WHAT NEEDS TO BE DONE:
Reproduce word for word the lines between those holding "tdiv = 12'd961;" and "assign nd = sounding ? tdiv : 12'd1;", inclusive, and nothing else from the data below.

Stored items
This is an optimization exercise on Yosys and OpenROAD, whose aim is small area, not a production implementation. Function was checked by simulation only, so behaviour that the tests miss may differ from the original. No driver is modelled on the clock port, so clocking that relies on it looks cheaper here than on a real chip. Power and IR drop assume default switching activity.

<file path="flow/design.v">
module music_top(
    input clk,
    input rst,       
    input play,      
    input right_button,
    input left_button,
    input loop,  
    input [7:0] kb_data,     
    input kb_data_valid,     
    input [15:0] sw,
    output [15:0] led,
    output audio_mclk,  
    output audio_lrck,  
    output audio_sck,   
    output audio_sdin,  
    output [6:0] DISPLAY,
    output [3:0] DIGIT
);
    wire [12:0] tick;
    wire display_en, rise_fast, rise_norm, frame_en;
    timebase u_tb(.clk(clk), .rst(rst), .tick(tick), .display_en(display_en),
        .rise_fast(rise_fast), .rise_norm(rise_norm), .frame_en(frame_en));
    wire loop_de, left_de, right_de, play_pause;
    buttons u_btn(.clk(clk), .rst(rst), .play(play), .loop(loop), .left_button(left_button),
        .right_button(right_button), .loop_de(loop_de), .left_de(left_de), .right_de(right_de),
        .play_pause(play_pause));
    wire reverse, fast;
    wire [2:0] loop_width, volume;
    wire [1:0] octave, duty;
    keys u_keys(.clk(clk), .rst(rst), .kb_data(kb_data), .kb_data_valid(kb_data_valid),
        .reverse(reverse), .fast(fast), .loop_width(loop_width), .volume(volume),
        .octave(octave), .duty(duty));
    wire [11:0] ibeat;
    player u_player(.clk(clk), .rst(rst), .en(fast ? rise_fast : rise_norm), .play_pause(play_pause),
        .loop_de(loop_de), .reverse(reverse), .loop_width(loop_width), .ibeat(ibeat));
    leds u_leds(.clk(clk), .rst(rst), .play_pause(play_pause), .ibeat(ibeat), .led(led));
    wire sounding, is_am, is_noise;
    wire [11:0] nd;
    tone_sel u_tone(.ibeat(ibeat), .play_pause(play_pause), .sw(sw), .left_de(left_de),
        .right_de(right_de), .octave(octave), .sounding(sounding), .is_am(is_am),
        .is_noise(is_noise), .nd(nd));
    wire note_clk;
    wire [15:0] am;
    wave u_wave(.clk(clk), .rst(rst), .nd(nd), .duty(duty), .volume(volume),
        .note_clk(note_clk), .am(am));
    wire noise_clk;
    noise u_noise(.clk(clk), .rst(rst), .noise_clk(noise_clk));
    audio_out u_audio(.clk(clk), .rst(rst), .tick(tick), .frame_en(frame_en), .sounding(sounding),
        .is_am(is_am), .is_noise(is_noise), .am(am), .noise_clk(noise_clk), .note_clk(note_clk),
        .volume(volume), .audio_mclk(audio_mclk), .audio_lrck(audio_lrck), .audio_sck(audio_sck),
        .audio_sdin(audio_sdin));
    display u_disp(.clk(clk), .rst(rst), .display_en(display_en), .volume(volume),
        .octave(octave), .loop_width(loop_width), .DIGIT(DIGIT), .DISPLAY(DISPLAY));
endmodule
module timebase(input clk, input rst, output reg [12:0] tick, output display_en,
                output rise_fast, output rise_norm, output frame_en);
    integer i;
    reg [12:0] nxt;
    reg c;
    always @(*) begin
        c = 1'b1;
        for (i = 0; i < 13; i = i + 1) begin
            nxt[i] = tick[i] ^ c;
            c = c & tick[i];
        end
    end
    always @(posedge clk, posedge rst)
        if (rst) tick <= 13'd0;
        else     tick <= nxt;
    assign display_en = (tick[11:0] == 12'hFFF) & ~tick[12];
    assign rise_fast  = (tick[9:0]  == 10'h3FF) & ~tick[10];
    assign rise_norm  = (tick[10:0] == 11'h7FF) & ~tick[11];
    assign frame_en   = (tick[8:0]  == 9'h0FF);
endmodule
module buttons(input clk, input rst, input play, input loop, input left_button,
               input right_button, output loop_de, output left_de, output right_de,
               output reg play_pause);
    reg [2:0] loop_c, lb_c, rb_c;
    reg [3:0] play_c;
    reg play_1p;
    always @(posedge clk, posedge rst)
        if (rst) begin
            loop_c <= 3'd0; lb_c <= 3'd0; rb_c <= 3'd0;
            play_c <= 4'd0; play_1p <= 1'b0; play_pause <= 1'b0;
        end else begin
            loop_c <= loop ? {loop_c[1] & loop_c[0] | loop_c[2], loop_c[1] ^ loop_c[0] | (&loop_c), ~loop_c[0] | (&loop_c)} : 3'd0;
            lb_c <= left_button ? {lb_c[1] & lb_c[0] | lb_c[2], lb_c[1] ^ lb_c[0] | (&lb_c), ~lb_c[0] | (&lb_c)} : 3'd0;
            rb_c <= right_button ? {rb_c[1] & rb_c[0] | rb_c[2], rb_c[1] ^ rb_c[0] | (&rb_c), ~rb_c[0] | (&rb_c)} : 3'd0;
            play_c <= play ? (play_c[3] ? 4'd8 : {&play_c[2:0], play_c[2] ^ (&play_c[1:0]), play_c[1] ^ play_c[0], ~play_c[0]}) : 4'd0;
            play_1p <= (play_c == 4'd7);
            play_pause <= play_pause ^ play_1p;
        end
    assign loop_de  = &loop_c;
    assign left_de  = &lb_c;
    assign right_de = &rb_c;
endmodule
module keys(input clk, input rst, input [7:0] kb_data, input kb_data_valid,
            output reg reverse, output reg fast, output reg [2:0] loop_width,
            output reg [2:0] volume, output reg [1:0] octave, output reg [1:0] duty);
    localparam [3:0] K_PRE = 4'd0, K_KEY = 4'd1, K_BRK = 4'd2, K_EXT = 4'd3,
                     K_T1 = 4'd9, K_T2 = 4'd10, K_T3 = 4'd11, K_T4 = 4'd12, K_T5 = 4'd13;
    reg [3:0] ks;
    reg [4:0] fid;
    reg is_fkey;
    always @(*) begin
        case (kb_data)
            8'h2D, 8'h72, 8'h7A, 8'h6B, 8'h73, 8'h74, 8'h1A, 8'h22,
            8'h1C, 8'h23, 8'h1D, 8'h1B, 8'h44, 8'h4D, 8'h54: is_fkey = 1'b1;
            default: is_fkey = 1'b0;
        endcase
    end
    always @(posedge clk, posedge rst)
        if (rst) ks <= K_PRE;
        else case (ks)
            K_PRE: if (kb_data_valid && kb_data == 8'hAA) ks <= K_KEY;
            K_KEY: if (kb_data_valid) begin
                if (kb_data == 8'hF0) ks <= K_BRK;
                else if (kb_data == 8'hE0) ks <= K_EXT;
                else if (is_fkey) ks <= K_T5;
            end
            K_BRK: if (kb_data_valid) ks <= K_KEY;
            K_EXT: if (kb_data_valid) ks <= (kb_data == 8'hF0) ? K_BRK : K_KEY;
            K_T5: ks <= K_T4;
            K_T4: ks <= K_T3;
            K_T3: ks <= K_T2;
            K_T2: ks <= K_T1;
            K_T1: ks <= K_KEY;
            default: ks <= K_PRE;
        endcase
    always @(posedge clk)
        if (kb_data_valid) fid <= {kb_data[5:3], kb_data[1:0]};
    wire act = (ks == K_T1);
    wire kR = fid[4] & ~fid[3] & ~fid[1];
    wire k2 = fid[3] & ~fid[2] & fid[1] & ~fid[0];
    wire k3 = fid[4] & fid[3] & fid[2];
    wire k4 = ~fid[3] & fid[2] & fid[1];
    wire k5 = fid[4] & fid[3] & fid[0];
    wire k6 = fid[4] & fid[3] & ~fid[1];
    wire kZ = ~fid[4] & fid[1] & ~fid[0];
    wire kX = fid[4] & ~fid[3] & ~fid[0];
    wire kA = fid[2] & ~fid[1] & ~fid[0];
    wire kD = ~fid[3] & ~fid[2] & fid[0];
    wire kW = fid[3] & ~fid[1] & fid[0];
    wire kS = ~fid[4] & fid[1] & fid[0];
    wire kO = ~fid[4] & ~fid[3] & ~fid[2];
    wire kP = ~fid[4] & ~fid[3] & fid[2];
    wire kB = ~fid[4] & fid[3] & ~fid[2];
    always @(posedge clk, posedge rst)
        if (rst) begin
            reverse <= 1'b0; fast <= 1'b0; loop_width <= 3'd3;
            volume <= 3'd3; octave <= 2'd2; duty <= 2'd0;
        end else if (act) begin
            if (kR) reverse <= ~reverse;
            if (k2) loop_width <= 3'd2;
            if (k3) loop_width <= 3'd3;
            if (k4) loop_width <= 3'd4;
            if (k5) loop_width <= 3'd5;
            if (k6) loop_width <= 3'd6;
            if (kZ) fast <= 1'b0;
            if (kX) fast <= 1'b1;
            if (kA) case (volume)
                3'd5: volume <= 3'd4;
                3'd4: volume <= 3'd3;
                3'd3: volume <= 3'd2;
                default: volume <= 3'd1;
            endcase
            if (kD) case (volume)
                3'd1: volume <= 3'd2;
                3'd2: volume <= 3'd3;
                3'd3: volume <= 3'd4;
                default: volume <= 3'd5;
            endcase
            if (kW) octave <= (octave == 2'd1) ? 2'd2 : 2'd3;
            if (kS) octave <= (octave == 2'd3) ? 2'd2 : 2'd1;
            if (kO) duty <= 2'd0;
            if (kP) duty <= 2'd1;
            if (kB) duty <= 2'd2;
        end
endmodule
module player(input clk, input rst, input en, input play_pause, input loop_de,
              input reverse, input [2:0] loop_width, output reg [11:0] ibeat);
    reg [9:0] bound_hi;
    reg bound_lo;
    wire [11:0] bound = {bound_hi, bound_lo, bound_lo};
    reg [4:0] jump;        
    reg [11:0] rlim;       
    reg [11:0] flim;       
    always @(*) begin
        case (loop_width)
            3'd2: begin jump = 5'd7;  rlim = 12'd59; flim = 12'd4;  end
            3'd3: begin jump = 5'd11; rlim = 12'd55; flim = 12'd8;  end
            3'd4: begin jump = 5'd15; rlim = 12'd51; flim = 12'd12; end
            3'd5: begin jump = 5'd19; rlim = 12'd47; flim = 12'd16; end
            default: begin jump = 5'd23; rlim = 12'd43; flim = 12'd20; end
        endcase
    end
    integer i;
    reg r_gt, f_lt;        
    always @(*) begin
        r_gt = 1'b0; f_lt = 1'b0;
        for (i = 0; i < 12; i = i + 1) begin
            r_gt = (ibeat[i] & ~rlim[i]) | (ibeat[i] & r_gt) | (~rlim[i] & r_gt);
            f_lt = (~ibeat[i] & flim[i]) | (~ibeat[i] & f_lt) | (flim[i] & f_lt);
        end
    end
    wire at_bound = (ibeat == bound);
    wire do_jump = loop_de & at_bound & (reverse ? ~r_gt : ~f_lt);
    wire [11:0] delta = reverse ? (do_jump ? {7'd0, jump} : 12'hFFF)
                                : (do_jump ? ~{7'd0, jump} : 12'd1);
    reg [11:0] moved;
    reg c;
    always @(*) begin
        c = ~reverse & do_jump;
        for (i = 0; i < 12; i = i + 1) begin
            moved[i] = ibeat[i] ^ delta[i] ^ c;
            c = (ibeat[i] & delta[i]) | (c & (ibeat[i] ^ delta[i]));
        end
    end
    wire beat_hi = (ibeat[11:6] != 6'd0) | (&ibeat[5:0]);    
    wire beat_zero = (ibeat == 12'd0);
    wire [11:0] next_ibeat = do_jump ? moved :
                             reverse ? (beat_zero ? 12'd63 : moved) :
                                       (beat_hi ? 12'd0 : moved);
    always @(posedge clk, posedge rst)
        if (rst) begin
            ibeat <= 12'd0; bound_hi <= 10'd0; bound_lo <= 1'b0;
        end else if (en && play_pause) begin
            ibeat <= next_ibeat;
            if (!loop_de) begin
                if (reverse) begin
                    bound_hi <= ibeat[11:2]; bound_lo <= 1'b0;
                end else if (!beat_hi) begin
                    bound_hi <= ibeat[11:2]; bound_lo <= 1'b1;
                end else begin
                    bound_hi <= 10'd0; bound_lo <= 1'b0;
                end
            end
        end
endmodule
module leds(input clk, input rst, input play_pause, input [11:0] ibeat, output [15:0] led);
    reg [3:0] led_step;
    reg led_all;
    always @(posedge clk, posedge rst)
        if (rst) begin
            led_step <= 4'd0; led_all <= 1'b0;
        end else if (play_pause) begin
            led_step <= ibeat[5:2]; led_all <= (ibeat[11:6] != 6'd0);
        end
    genvar gi;
    generate for (gi = 0; gi < 16; gi = gi + 1) begin : g_led
        assign led[15 - gi] = led_all | (led_step == gi);
    end endgenerate
endmodule
module tone_sel(input [11:0] ibeat, input play_pause, input [15:0] sw, input left_de,
                input right_de, input [1:0] octave, output sounding, output is_am,
                output reg is_noise, output [11:0] nd);
    wire [3:0] step = ibeat[5:2];
    wire in_song = (ibeat[11:6] == 6'd0);
    reg [2:0] tone;        
    reg gated;             
    always @(*) begin
        gated = 1'b1;
        case (step)
            4'd0:  begin tone = 3'd0; gated = 1'b0; end
            4'd1:  tone = 3'd1;
            4'd2:  tone = 3'd2;
            4'd3:  tone = 3'd0;
            4'd4:  tone = 3'd3;
            4'd5:  tone = 3'd4;
            4'd6:  begin tone = 3'd5; gated = 1'b0; end
            4'd7:  tone = 3'd6;
            4'd8:  tone = 3'd7;
            4'd9:  tone = 3'd3;
            4'd10: begin tone = 3'd0; gated = 1'b0; end
            4'd11: tone = 3'd0;
            4'd12: begin tone = 3'd3; gated = 1'b0; end
            4'd13: tone = 3'd0;
            4'd14: begin tone = 3'd3; gated = 1'b0; end
            default: tone = 3'd6;
        endcase
    end
    assign sounding = play_pause & in_song & sw[~step] & ~(gated & left_de);
    reg [11:0] tdiv;
    always @(*) begin
        case ({octave, tone})
            {2'd1, 3'd0}: tdiv = 12'd3846;
            {2'd1, 3'd1}: tdiv = 12'd1612;
            {2'd1, 3'd2}: tdiv = 12'd1515;
            {2'd1, 3'd3}: tdiv = 12'd3424;
            {2'd1, 3'd4}: tdiv = 12'd2032;
            {2'd1, 3'd5}: tdiv = 12'd2873;
            {2'd1, 3'd6}: tdiv = 12'd1908;
            {2'd1, 3'd7}: tdiv = 12'd2272;
            {2'd3, 3'd0}: tdiv = 12'd961;
            {2'd3, 3'd1}: tdiv = 12'd401;
            {2'd3, 3'd2}: tdiv = 12'd378;
            {2'd3, 3'd3}: tdiv = 12'd850;
            {2'd3, 3'd4}: tdiv = 12'd506;
            {2'd3, 3'd5}: tdiv = 12'd714;
            {2'd3, 3'd6}: tdiv = 12'd477;
            {2'd3, 3'd7}: tdiv = 12'd568;
            {2'd2, 3'd0}: tdiv = 12'd1923;
            {2'd2, 3'd1}: tdiv = 12'd803;
            {2'd2, 3'd2}: tdiv = 12'd757;
            {2'd2, 3'd3}: tdiv = 12'd1700;
            {2'd2, 3'd4}: tdiv = 12'd1012;
            {2'd2, 3'd5}: tdiv = 12'd1428;
            {2'd2, 3'd6}: tdiv = 12'd954;
            {2'd2, 3'd7}: tdiv = 12'd1136;
            default: tdiv = 12'd0;
        endcase
    end
    assign nd = sounding ? tdiv : 12'd1;
    assign is_am = (step == 4'd11) | (step == 4'd13);
    always @(*) begin
        case (step)
            4'd0, 4'd6, 4'd10: is_noise = left_de;
            4'd4, 4'd12: is_noise = 1'b1;
            4'd14: is_noise = left_de | right_de;
            default: is_noise = 1'b0;
        endcase
    end
endmodule
module wave(input clk, input rst, input [11:0] nd, input [1:0] duty, input [2:0] volume,
            output reg note_clk, output reg [15:0] am);
    reg [11:0] pcnt;
    reg up;
    reg [1:0] am_c;            
    wire [11:0] duty_thr = (duty == 2'd0) ? {3'd0, nd[11:3]} :
                           (duty == 2'd1) ? {2'd0, nd[11:2]} : {1'b0, nd[11:1]};
    wire [11:0] half = {1'b0, nd[11:1]};
    integer i;
    reg run, lt_duty, lt_half, c;
    reg [11:0] pinc;
    always @(*) begin
        run = 1'b0; lt_duty = 1'b0; lt_half = 1'b0; c = 1'b1;
        for (i = 0; i < 12; i = i + 1) begin
            run = (~pcnt[i] & nd[i]) | (~pcnt[i] & run) | (nd[i] & run);
            lt_duty = (~pcnt[i] & duty_thr[i]) | (~pcnt[i] & lt_duty) | (duty_thr[i] & lt_duty);
            lt_half = (~pcnt[i] & half[i]) | (~pcnt[i] & lt_half) | (half[i] & lt_half);
            pinc[i] = pcnt[i] ^ c;
            c = c & pcnt[i];
        end
    end
    wire am_hit = nd[11] ? (am_c == 2'd1) : (am_c == 2'd0);
    reg [15:0] vol_step;
    always @(*) begin
        case (volume)
            3'd1: vol_step = 16'd80;
            3'd2: vol_step = 16'd120;
            3'd3: vol_step = 16'd150;
            3'd4: vol_step = 16'd200;
            default: vol_step = 16'd250;
        endcase
    end
    reg [15:0] vol_neg;
    always @(*) begin
        case (volume)
            3'd1: vol_neg = 16'hFFB0;
            3'd2: vol_neg = 16'hFF88;
            3'd3: vol_neg = 16'hFF6A;
            3'd4: vol_neg = 16'hFF38;
            default: vol_neg = 16'hFF06;
        endcase
    end
    wire [15:0] am_add = am[15] ? (up ? vol_step : vol_neg) : 16'd0;
    reg [15:0] am_next;
    reg ac;
    always @(*) begin
        ac = 1'b1;
        for (i = 0; i < 16; i = i + 1) begin
            am_next[i] = ~am[i] ^ am_add[i] ^ ac;
            ac = (~am[i] & am_add[i]) | (ac & (~am[i] ^ am_add[i]));
        end
    end
    always @(posedge clk)
        if (run) begin
            note_clk <= lt_duty;
            up <= lt_half;
        end else
            up <= 1'b1;
    always @(posedge clk, posedge rst)
        if (rst) begin
            pcnt <= 12'd0; am_c <= 2'd0; am <= 16'd1;
        end else if (run) begin
            pcnt <= pinc;
            if (am_hit) begin
                am_c <= 2'd0;
                am <= am_next;
            end else
                am_c <= (am_c == 2'd0) ? 2'd1 : 2'd2;
        end else begin
            pcnt <= 12'd0; am_c <= 2'd0; am <= 16'd1;
        end
endmodule
module noise(input clk, input rst, output reg noise_clk);
    reg [3:0] rnd;
    reg [6:0] nq;
    reg nfirst;
    reg [6:0] nthr;       
    always @(*) begin
        case (rnd)
            4'd1: nthr = 7'd127;
            4'd2: nthr = nfirst ? 7'd66 : 7'd65;
            4'd3: nthr = 7'd44;
            4'd4: nthr = 7'd33;
            4'd5: nthr = 7'd26;
            4'd6: nthr = 7'd22;
            4'd7: nthr = nfirst ? 7'd20 : 7'd19;
            4'd8: nthr = 7'd17;
            4'd9: nthr = 7'd15;
            4'd10: nthr = 7'd13;
            4'd11: nthr = 7'd12;
            4'd12: nthr = 7'd11;
            4'd13: nthr = 7'd10;
            4'd14: nthr = 7'd9;
            default: nthr = nfirst ? 7'd9 : 7'd8;
        endcase
    end
    integer i;
    reg lt, c;
    reg [6:0] qinc;
    always @(*) begin
        lt = 1'b0; c = 1'b1;
        for (i = 0; i < 7; i = i + 1) begin
            lt = (~nq[i] & nthr[i]) | (~nq[i] & lt) | (nthr[i] & lt);
            qinc[i] = nq[i] ^ c;
            c = c & nq[i];
        end
    end
    wire rnd15 = &rnd;
    always @(posedge clk, posedge rst)
        if (rst) begin
            rnd <= 4'b1100; nq <= 7'd0; nfirst <= 1'b1;
        end else begin
            rnd <= {rnd[1] ^ rnd[0], rnd[3:1]};
            if (rnd15 && nq == 7'd69) begin
                nq <= 7'd0; nfirst <= 1'b0;
            end else if (rnd15)
                nq <= qinc;
        end
    always @(posedge clk)
        if (!(rnd15 && nq == 7'd69)) noise_clk <= lt;
endmodule
module audio_out(input clk, input rst, input [12:0] tick, input frame_en, input sounding,
                 input is_am, input is_noise, input [15:0] am, input noise_clk, input note_clk,
                 input [2:0] volume, output audio_mclk, output audio_lrck, output audio_sck,
                 output audio_sdin);
    reg [15:0] sample;
    always @(*) begin
        if (!sounding)
            sample = 16'h0000;
        else if (is_am)
            sample = am;
        else if (is_noise)
            sample = noise_clk ? 16'h6000 : 16'hA000;
        else case (volume)
            3'd1: sample = note_clk ? 16'h1000 : 16'hF000;
            3'd2: sample = note_clk ? 16'h2000 : 16'hE000;
            3'd3: sample = note_clk ? 16'h4000 : 16'hC000;
            3'd4: sample = note_clk ? 16'h5000 : 16'hB000;
            default: sample = note_clk ? 16'h6000 : 16'hA000;
        endcase
    end
    reg [15:0] audio;
    reg audio_ok;
    always @(posedge clk)
        if (frame_en) audio <= sample;
    always @(posedge clk, posedge rst)
        if (rst) audio_ok <= 1'b0;
        else if (frame_en) audio_ok <= 1'b1;
    assign audio_mclk = tick[1];
    assign audio_lrck = tick[8];
    assign audio_sck = 1'b1;
    wire [15:0] audio_rev = {audio[1], audio[2], audio[3], audio[4], audio[5], audio[6],
                             audio[7], audio[8], audio[9], audio[10], audio[11], audio[12],
                             audio[13], audio[14], audio[15], audio[0]};
    assign audio_sdin = audio_ok & audio_rev[tick[7:4]];
endmodule
module display(input clk, input rst, input display_en, input [2:0] volume, input [1:0] octave,
               input [2:0] loop_width, output reg [3:0] DIGIT, output reg [6:0] DISPLAY);
    reg [2:0] value;
    always @(posedge clk, posedge rst)
        if (rst) begin
            value <= 3'd0; DIGIT <= 4'b1111;
        end else if (display_en) begin
            case (DIGIT)
                4'b1110: begin value <= 3'd0; DIGIT <= 4'b1101; end
                4'b1101: begin value <= volume; DIGIT <= 4'b1011; end
                4'b1011: begin value <= {1'b0, octave}; DIGIT <= 4'b0111; end
                4'b0111: begin value <= loop_width; DIGIT <= 4'b1110; end
                default: begin value <= 3'd0; DIGIT <= 4'b1110; end
            endcase
        end
    always @(*) begin
        case (value)
            3'd1: DISPLAY = 7'b111_1001;
            3'd2: DISPLAY = 7'b010_0100;
            3'd3: DISPLAY = 7'b011_0000;
            3'd4: DISPLAY = 7'b001_1001;
            3'd5: DISPLAY = 7'b001_0010;
            3'd6: DISPLAY = 7'b000_0010;
            3'd7: DISPLAY = 7'b111_1000;
            default: DISPLAY = 7'b011_1111;
        endcase
    end
endmodule
</file>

RESULT OF THE TASK:
            {2'd3, 3'd0}: tdiv = 12'd961;
            {2'd3, 3'd1}: tdiv = 12'd401;
            {2'd3, 3'd2}: tdiv = 12'd378;
            {2'd3, 3'd3}: tdiv = 12'd850;
            {2'd3, 3'd4}: tdiv = 12'd506;
            {2'd3, 3'd5}: tdiv = 12'd714;
            {2'd3, 3'd6}: tdiv = 12'd477;
            {2'd3, 3'd7}: tdiv = 12'd568;
            {2'd2, 3'd0}: tdiv = 12'd1923;
            {2'd2, 3'd1}: tdiv = 12'd803;
            {2'd2, 3'd2}: tdiv = 12'd757;
            {2'd2, 3'd3}: tdiv = 12'd1700;
            {2'd2, 3'd4}: tdiv = 12'd1012;
            {2'd2, 3'd5}: tdiv = 12'd1428;
            {2'd2, 3'd6}: tdiv = 12'd954;
            {2'd2, 3'd7}: tdiv = 12'd1136;
            default: tdiv = 12'd0;
        endcase
    end
    assign nd = sounding ? tdiv : 12'd1;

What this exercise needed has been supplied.